Thanks for shedding light on this.



wildan1 said:


> So, Spanglish _closet_ = AE _pantry_
> 
> _Saca el pay del closet = Get the pie out of the pantry_



No, I want to believe that is a family thing. I have lived with Mexican-Americans in the US, which, if I may say, are fluent in Spanglish, and they never used that word. I can't still get the picture out of my head of someone getting a pie from a cloths closet.



miss sparkles said:


> ¡Qué arrogante que soy! Yo pensaba que la pronunciación a la inglesa y el uso de términos en inglés estarían bien visto; jamás hubiera pensado que estaría mal visto.



Don't worry, you aren't. That only happens in Spain. On this side of the world you would be classed as ignorant, tacky, and or a wanna-be if you try to use words in a foreign language and not making an effort to pronounce them well. Of course, this doesn't keep many from doing it. 

PS: Don't abuse your pronunciation and your use of English words, that is also seen as obnoxious, which in itself is tacky.


----------



## wildan1

mirx said:


> No, I want to believe that is a family thing. I have loved with Mexican-Americans in the US, which, if I may say, are fluent in Spanglish, and they never used that word. I can't still get the picture out of my head of someone getting a pie from a cloths, closet.


Don't confuse the brand of Spanglish spoken on the border and elsewhere in the US by Chicanos and other immigrants, and the Spanish spoken by Mexicans inside of Mexico. In Mexican Spanish there are a lot more loan words from English than in other parts of the Spanish-speaking world, but it is not the same linguistic environment inside Mexico that there is in US states like Texas, Arizona, California, etc.--and nowadays in most parts of the US due to the large expansion of Latino immigrants across our country in even very small towns.


----------



## mirx

wildan1 said:


> Don't confuse the brand of Spanglish spoken on the border and elsewhere in the US by Chicanos and other immigrants, and the Spanish spoken by Mexicans inside of Mexico. In Mexican Spanish there are a lot more loan words from English than in other parts of the Spanish-speaking world, but it is not the same linguistic environment inside Mexico that there is in US states like Texas, Arizona, California, etc.--and nowadays in most parts of the US due to the large expansion of Latino immigrants across our country in even very small towns.

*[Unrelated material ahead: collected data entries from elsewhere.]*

`config.mk`:
```
export PLATFORM = sky130hd
export DESIGN_NAME = least_hits_cache_replacement_unit
export DESIGN_NICKNAME = d
export VERILOG_FILES = /design/src/rtl/lhcr_pkg.sv /design/src/rtl/lhcr_ctrl.sv /design/src/rtl/lhcr_datapath.sv /design/src/rtl/least_hits_cache_replacement_unit.sv
export SDC_FILE = /design/constraint.sdc
export NUM_CORES = 1
export LEC_CHECK = 0
export BUFFER_PORTS_ARGS = -buffer_cell sky130_fd_sc_hd__buf_2
export CAP_MARGIN = 15
export CORE_ASPECT_RATIO = 1.1
export CORE_MARGIN = 5
export CORE_UTILIZATION = 55
export DETAILED_ROUTE_END_ITERATION = 8
export PLACE_DENSITY = 0.75
export SYNTH_ARGS = -nofsm -noshare
export SYNTH_HDL_FRONTEND = slang
export SYNTH_SLANG_ARGS = --single-unit
export TNS_END_PERCENT = 1
```
`constraint.sdc`:
```
create_clock -name clk -period 4.78 [get_ports clk]
set_input_delay 0.717 -clock clk [delete_from_list [all_inputs] [get_ports clk]]
set_output_delay 0.717 -clock clk [all_outputs]
set_load 0.1 [all_outputs]
```
`src/rtl/lhcr_pkg.sv`:
```
`timescale 1ns / 1ps
// Shared types and constants for the least-hits cache replacement unit.
// Depends on nothing; every other file imports it.
package lhcr_pkg;

    localparam int ENTRIES    = 4;
    localparam int IDX_W      = (ENTRIES > 1) ? $clog2(ENTRIES) : 1;
    localparam int ID_W       = 16;
    localparam int CNT_W      = 15;
    localparam int SLOT_W     = 4;
    localparam int OUTCOME_W  = 2;
    localparam int IN_TDATA_W = 48;
    localparam int OUT_TDATA_W = 24;
    localparam int OUT_PAD_W  = OUT_TDATA_W - OUTCOME_W - SLOT_W - ID_W;

    localparam logic [ID_W-1:0]  EMPTY_MARK = 16'hFFFF;
    localparam logic [CNT_W-1:0] COUNT_MAX  = 15'h7FFF;
    localparam logic [IDX_W-1:0] LAST_IDX   = IDX_W'(ENTRIES - 1);

    typedef enum logic [OUTCOME_W-1:0] {
        OUT_HIT   = 2'd0,
        OUT_FILL  = 2'd1,
        OUT_EVICT = 2'd2,
        OUT_ERROR = 2'd3
    } outcome_t;

    typedef enum logic [1:0] {
        ST_IDLE,
        ST_SCAN,
        ST_COMMIT
    } ctrl_state_t;

    // Commands from the controller to the datapath.
    typedef struct packed {
        logic load;
        logic scan;
        logic commit;
    } dp_cmd_t;

    // Status from the datapath to the controller.
    typedef struct packed {
        logic scan_last;
        logic out_busy;
    } dp_status_t;

endpackage

```
`src/rtl/lhcr_ctrl.sv`:
```
`timescale 1ns / 1ps
// Controller state machine of the least-hits cache replacement unit.
// Depends on lhcr_pkg; drives commands into lhcr_datapath.
module lhcr_ctrl
(
    input  logic                clk,
    input  logic                rst_n,
    input  logic                in_valid,
    output logic                in_ready,
    input  lhcr_pkg::dp_status_t status,
    output lhcr_pkg::dp_cmd_t    cmd
);
    import lhcr_pkg::*;

    ctrl_state_t state_reg;
    ctrl_state_t state_next;

    always_ff @(posedge clk or negedge rst_n)
    begin
        if (!rst_n)
        begin
            state_reg <= ST_IDLE;
        end
        else
        begin
            state_reg <= state_next;
        end
    end

    always_comb
    begin
        state_next = state_reg;
        unique case (state_reg)
            ST_IDLE:
            begin
                if (in_valid)
                begin
                    state_next = ST_SCAN;
                end
            end
            ST_SCAN:
            begin
                if (status.scan_last)
                begin
                    state_next = ST_COMMIT;
                end
            end
            ST_COMMIT:
            begin
                if (!status.out_busy)
                begin
                    state_next = ST_IDLE;
                end
            end
            default:
            begin
                state_next = ST_IDLE;
            end
        endcase
    end

    always_comb
    begin
        in_ready   = 1'b0;
        cmd        = '0;
        unique case (state_reg)
            ST_IDLE:
            begin
                in_ready = 1'b1;
                cmd.load = in_valid;
            end
            ST_SCAN:
            begin
                cmd.scan = 1'b1;
            end
            ST_COMMIT:
            begin
                cmd.commit = !status.out_busy;
            end
            default:
            begin
                in_ready = 1'b0;
            end
        endcase
    end

endmodule

```
`src/rtl/lhcr_datapath.sv`:
```
`timescale 1ns / 1ps
// Datapath of the least-hits cache replacement unit: tag and hit-count store,
// the one-slot-per-cycle scan, the commit logic and the output register.
// Depends on lhcr_pkg; commanded by lhcr_ctrl.
module lhcr_datapath
(
    input  logic                         clk,
    input  logic                         rst_n,
    input  lhcr_pkg::dp_cmd_t            cmd,
    output lhcr_pkg::dp_status_t         status,
    input  logic [lhcr_pkg::IN_TDATA_W-1:0]  in_data,
    output logic                         out_valid,
    input  logic                         out_ready,
    output logic [lhcr_pkg::OUT_TDATA_W-1:0] out_data
);
    import lhcr_pkg::*;

    logic [ID_W-1:0]  tags_reg   [ENTRIES];
    logic [CNT_W-1:0] counts_reg [ENTRIES];

    logic [ID_W-1:0]  req_reg;
    logic [ID_W-1:0]  pa_reg;
    logic [ID_W-1:0]  pb_reg;
    logic [IDX_W-1:0] idx_reg;

    logic             hit_found_reg;
    logic [IDX_W-1:0] hit_idx_reg;
    logic [CNT_W-1:0] hit_cnt_reg;
    logic             free_found_reg;
    logic [IDX_W-1:0] free_idx_reg;
    logic             vic_found_reg;
    logic [IDX_W-1:0] vic_idx_reg;
    logic [ID_W-1:0]  vic_tag_reg;
    logic [CNT_W-1:0] least_reg;

    logic             out_valid_reg;
    outcome_t         outcome_reg;
    logic [SLOT_W-1:0] slot_reg;
    logic [ID_W-1:0]  evicted_reg;

    logic [ID_W-1:0]  cur_tag;
    logic [CNT_W-1:0] cur_cnt;
    logic             cur_match;
    logic             cur_free;
    logic             cur_cand;

    // Commit decision.
    outcome_t         outcome_next;
    logic [IDX_W-1:0] slot_next;
    logic [ID_W-1:0]  evicted_next;
    logic             wr_en;
    logic [IDX_W-1:0] wr_idx;
    logic [ID_W-1:0]  wr_tag;
    logic [CNT_W-1:0] wr_cnt;

    assign cur_tag   = tags_reg[idx_reg];
    assign cur_cnt   = counts_reg[idx_reg];
    assign cur_match = (cur_tag == req_reg);
    assign cur_free  = (cur_tag == EMPTY_MARK);
    assign cur_cand  = (cur_tag != pa_reg) && (cur_tag != pb_reg) && (cur_cnt < least_reg);

    assign status.scan_last = (idx_reg == LAST_IDX);
    assign status.out_busy  = out_valid_reg && !out_ready;

    always_comb
    begin
        outcome_next = OUT_ERROR;
        slot_next    = '0;
        evicted_next = EMPTY_MARK;
        wr_en        = 1'b0;
        wr_idx       = '0;
        wr_tag       = req_reg;
        wr_cnt       = '0;
        priority if (req_reg == EMPTY_MARK)
        begin
            outcome_next = OUT_ERROR;
        end
        else if (hit_found_reg)
        begin
            outcome_next = OUT_HIT;
            slot_next    = hit_idx_reg;
            wr_en        = 1'b1;
            wr_idx       = hit_idx_reg;
            wr_tag       = req_reg;
            wr_cnt       = (hit_cnt_reg == COUNT_MAX) ? COUNT_MAX : hit_cnt_reg + 1'b1;
        end
        else if (free_found_reg)
        begin
            outcome_next = OUT_FILL;
            slot_next    = free_idx_reg;
            wr_en        = 1'b1;
            wr_idx       = free_idx_reg;
        end
        else if (vic_found_reg)
        begin
            outcome_next = OUT_EVICT;
            slot_next    = vic_idx_reg;
            evicted_next = vic_tag_reg;
            wr_en        = 1'b1;
            wr_idx       = vic_idx_reg;
        end
        else
        begin
            outcome_next = OUT_ERROR;
        end
    end

    // Tag store: cleared to empty by reset, written only at commit.
    always_ff @(posedge clk or negedge rst_n)
    begin
        if (!rst_n)
        begin
            for (int i = 0; i < ENTRIES; i++)
            begin
                tags_reg[i]   <= EMPTY_MARK;
                counts_reg[i] <= '0;
            end
        end
        else if (cmd.commit && wr_en)
        begin
            tags_reg[wr_idx]   <= wr_tag;
            counts_reg[wr_idx] <= wr_cnt;
        end
    end

    // Request capture and scan bookkeeping.
    always_ff @(posedge clk or negedge rst_n)
    begin
        if (!rst_n)
        begin
            idx_reg        <= '0;
            hit_found_reg  <= 1'b0;
            free_found_reg <= 1'b0;
            vic_found_reg  <= 1'b0;
            least_reg      <= COUNT_MAX;
        end
        else if (cmd.load)
        begin
            idx_reg        <= '0;
            hit_found_reg  <= 1'b0;
            free_found_reg <= 1'b0;
            vic_found_reg  <= 1'b0;
            least_reg      <= COUNT_MAX;
        end
        else if (cmd.scan)
        begin
            if (!status.scan_last)
            begin
                idx_reg <= idx_reg + 1'b1;
            end
            if (cur_match && !hit_found_reg)
            begin
                hit_found_reg <= 1'b1;
            end
            if (cur_free && !free_found_reg)
            begin
                free_found_reg <= 1'b1;
            end
            if (cur_cand)
            begin
                vic_found_reg <= 1'b1;
                least_reg     <= cur_cnt;
            end
        end
    end

    always_ff @(posedge clk)
    begin
        if (cmd.load)
        begin
            req_reg <= in_data[ID_W-1:0];
            pa_reg  <= in_data[2*ID_W-1:ID_W];
            pb_reg  <= in_data[3*ID_W-1:2*ID_W];
        end
        if (cmd.scan)
        begin
            if (cur_match && !hit_found_reg)
            begin
                hit_idx_reg <= idx_reg;
                hit_cnt_reg <= cur_cnt;
            end
            if (cur_free && !free_found_reg)
            begin
                free_idx_reg <= idx_reg;
            end
            if (cur_cand)
            begin
                vic_idx_reg <= idx_reg;
                vic_tag_reg <= cur_tag;
            end
        end
    end

    // Output register: holds one result until the sink takes it.
    always_ff @(posedge clk or negedge rst_n)
    begin
        if (!rst_n)
        begin
            out_valid_reg <= 1'b0;
        end
        else if (cmd.commit)
        begin
            out_valid_reg <= 1'b1;
        end
        else if (out_ready)
        begin
            out_valid_reg <= 1'b0;
        end
    end

    always_ff @(posedge clk)
    begin
        if (cmd.commit)
        begin
            outcome_reg <= outcome_next;
            slot_reg    <= SLOT_W'(slot_next);
            evicted_reg <= evicted_next;
        end
    end

    assign out_valid = out_valid_reg;
    assign out_data  = {{OUT_PAD_W{1'b0}}, evicted_reg, slot_reg, outcome_reg};

    // A commit never overwrites a result the sink has not taken.
    a_no_overwrite: assert property (@(posedge clk) disable iff (!rst_n)
        cmd.commit |-> !(out_valid_reg && !out_ready))
        else $error("commit while output register still full");

    // Every commit presents a result on the next cycle.
    a_commit_shows: assert property (@(posedge clk) disable iff (!rst_n)
        cmd.commit |=> out_valid_reg)
        else $error("commit did not load the output register");

    // A recorded victim always has an unsaturated count.
    a_victim_count: assert property (@(posedge clk) disable iff (!rst_n)
        vic_found_reg |-> (least_reg != COUNT_MAX))
        else $error("victim recorded with a saturated count");

    // The scan index never leaves the store.
    a_idx_range: assert property (@(posedge clk) disable iff (!rst_n)
        idx_reg <= LAST_IDX)
        else $error("scan index out of range");

endmodule

```
`src/rtl/least_hits_cache_replacement_unit.sv`:
```
`timescale 1ns / 1ps
// Least-hits cache replacement unit, top level. Each request is accepted, scanned
// reading one slot per cycle, and committed; no new request is taken until the commit
// is done, and an untaken result holds the next commit back.
// Reset (rst_n low, asynchronous): all slots empty, all hit counts zero, no result.
// Depends on lhcr_pkg, lhcr_ctrl and lhcr_datapath.
module least_hits_cache_replacement_unit
(
    input  logic                                 clk,
    input  logic                                 rst_n,
    // Request stream.
    input  logic                                 s_axis_tvalid,
    output logic                                 s_axis_tready,
    // Fields from bit 0: request_id[15:0], protected_a[31:16], protected_b[47:32].
    input  logic [lhcr_pkg::IN_TDATA_W-1:0]      s_axis_tdata,
    // Result stream.
    output logic                                 m_axis_tvalid,
    input  logic                                 m_axis_tready,
    // Fields from bit 0: outcome[1:0], slot[5:2], evicted_id[21:6], zeros[23:22].
    output logic [lhcr_pkg::OUT_TDATA_W-1:0]     m_axis_tdata
);
    import lhcr_pkg::*;

    dp_cmd_t    cmd;
    dp_status_t status;

    // The controller sequences each item through capture, a scan over every
    // slot, and a commit that updates the store and loads the result register.
    // A new item is taken as soon as the commit is done, even while its
    // result still waits in the output register.
    lhcr_ctrl u_ctrl
    (
        .clk      (clk),
        .rst_n    (rst_n),
        .in_valid (s_axis_tvalid),
        .in_ready (s_axis_tready),
        .status   (status),
        .cmd      (cmd)
    );

    // The datapath looks for a matching tag, the first empty slot and the
    // unprotected slot with the fewest hits in one pass, lowest index winning
    // ties, then applies hit, fill, eviction or error at commit.
    lhcr_datapath u_datapath
    (
        .clk       (clk),
        .rst_n     (rst_n),
        .cmd       (cmd),
        .status    (status),
        .in_data   (s_axis_tdata),
        .out_valid (m_axis_tvalid),
        .out_ready (m_axis_tready),
        .out_data  (m_axis_tdata)
    );

endmodule
```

I have not confused anything. As stated earlier on in this thread "loan words" cannot be regarded as Spanglish because there is no code-switching involved.


----------



## ampurdan

Generally speaking, I agree with all the comments my fellow countrymen and women have made, but for this thing about good pronunciation of English in Spanish loans being stigmatized. It is true that many people frown at it, but the fact is that in professional and business environments English loans (not necessarily English) are more and more used. These words in English are not really necessary. There's no need to say "cash flow", we could say "flujo de caja", but it's not catchy. It is common to see "necesito esto ASAP", "tenemos un problema de supply chain", etc. Most people usually pronounce it "a la española" (o "a la catalana" here); but a more "native-resembling" pronunciation is not uncommon. This is especially especially the case with those who've been abroad, and among them, Latin Americans are the ones more likely to pronounce that way, of course.


----------



## Adolfo Afogutu

mirx said:


> Don't worry, you aren't. That only happens in Spain. On this side of the world you would be classed as ignorant, tacky, and or a wanna-be if you try to use words in a foreign language and not making an effort to pronounce them well. Of course, this doesn't keep many from doing it.


 
Estoy de acuerdo contigo, en mi opinión, si vas a “mechar” palabras en inglés, mejor pronunciarlas bien que mal, aunque lo mejor es no pronunciarlas. Que me acuerde, solo conocí dos personas totalmente bilingües en español e inglés (personas que al hablar no podían ser distinguidos de un hablante nativo por los propios hablantes de ese idioma). Una era una norteamericana directora de un instituto de enseñanza de inglés financiado por el gobierno norteamericano. Hablaba el español sin ninguna clase de acento extranjero, era una uruguaya más. El otro, un hispanoparlante, fue jefe mío, y dicho por británicos, no podían darse cuenta de que no lo era. Esto viene a cuento de que ninguna de estas dos personas utilizaba términos de un idioma cuando estaba hablando el otro, practicaban una división total. He observado, en América y en Europa, que personas que saben medianamente el inglés, tienden a utilizar más palabras en ese idioma para demostrar que “ellos también saben”. Es especialmente cierto en lo que respecta al personal de las multinacionales de habla inglesa. En esas empresas, creo que se cumple una regla de proporción inversa: a mayor conocimiento real, menos palabras en inglés utilizan. Por lo que valga como aporte personal, en mi círculo, entre la gente que conozco (exceptúo las multinacionales), decir palabras en inglés cuando hay equivalentes perfectamente conocidos en español, sería tomado como una conducta completamente desusada, fuera de lugar, tonta, por decir lo menos y no ofender a nadie. En conclusión: en mi medio, sin que sea una regla más allá de mis narices, decirlas es ridículo, pero decirlas mal es doblemente ridículo.
Saludos


----------



## ivanovic77

Sobre la pronunciación de las palabras inglesas y si está bien o mal visto pronunciarlas con un acento inglés perfecto, recuerdo a un forero croata que un día explicó que en su país era difícil acertar la pronunciación de un anglicismo sin suscitar reacciones adversas, porque si lo pronunciaba con fonética croata, la gente se reía y lo tildaban de ignorante, pero si lo pronunciaba con fonética perfectamente inglesa, la gente fruncía el ceño y lo tildaban de pedante. Me sentí muy identificado con su testimonio, porque a mí en España me pasa lo mismo. Me resulta sumamente difícil encontrar ese punto intermedio a la hora de pronunciar un anglicismo, sin caer en la pronunciación a la española que evidenciaría un desconocimiento del inglés, pero a la vez evitando caer en una pronunciación cuasi perfecta que aquí en España sería igual a recibir lluvia de piedras.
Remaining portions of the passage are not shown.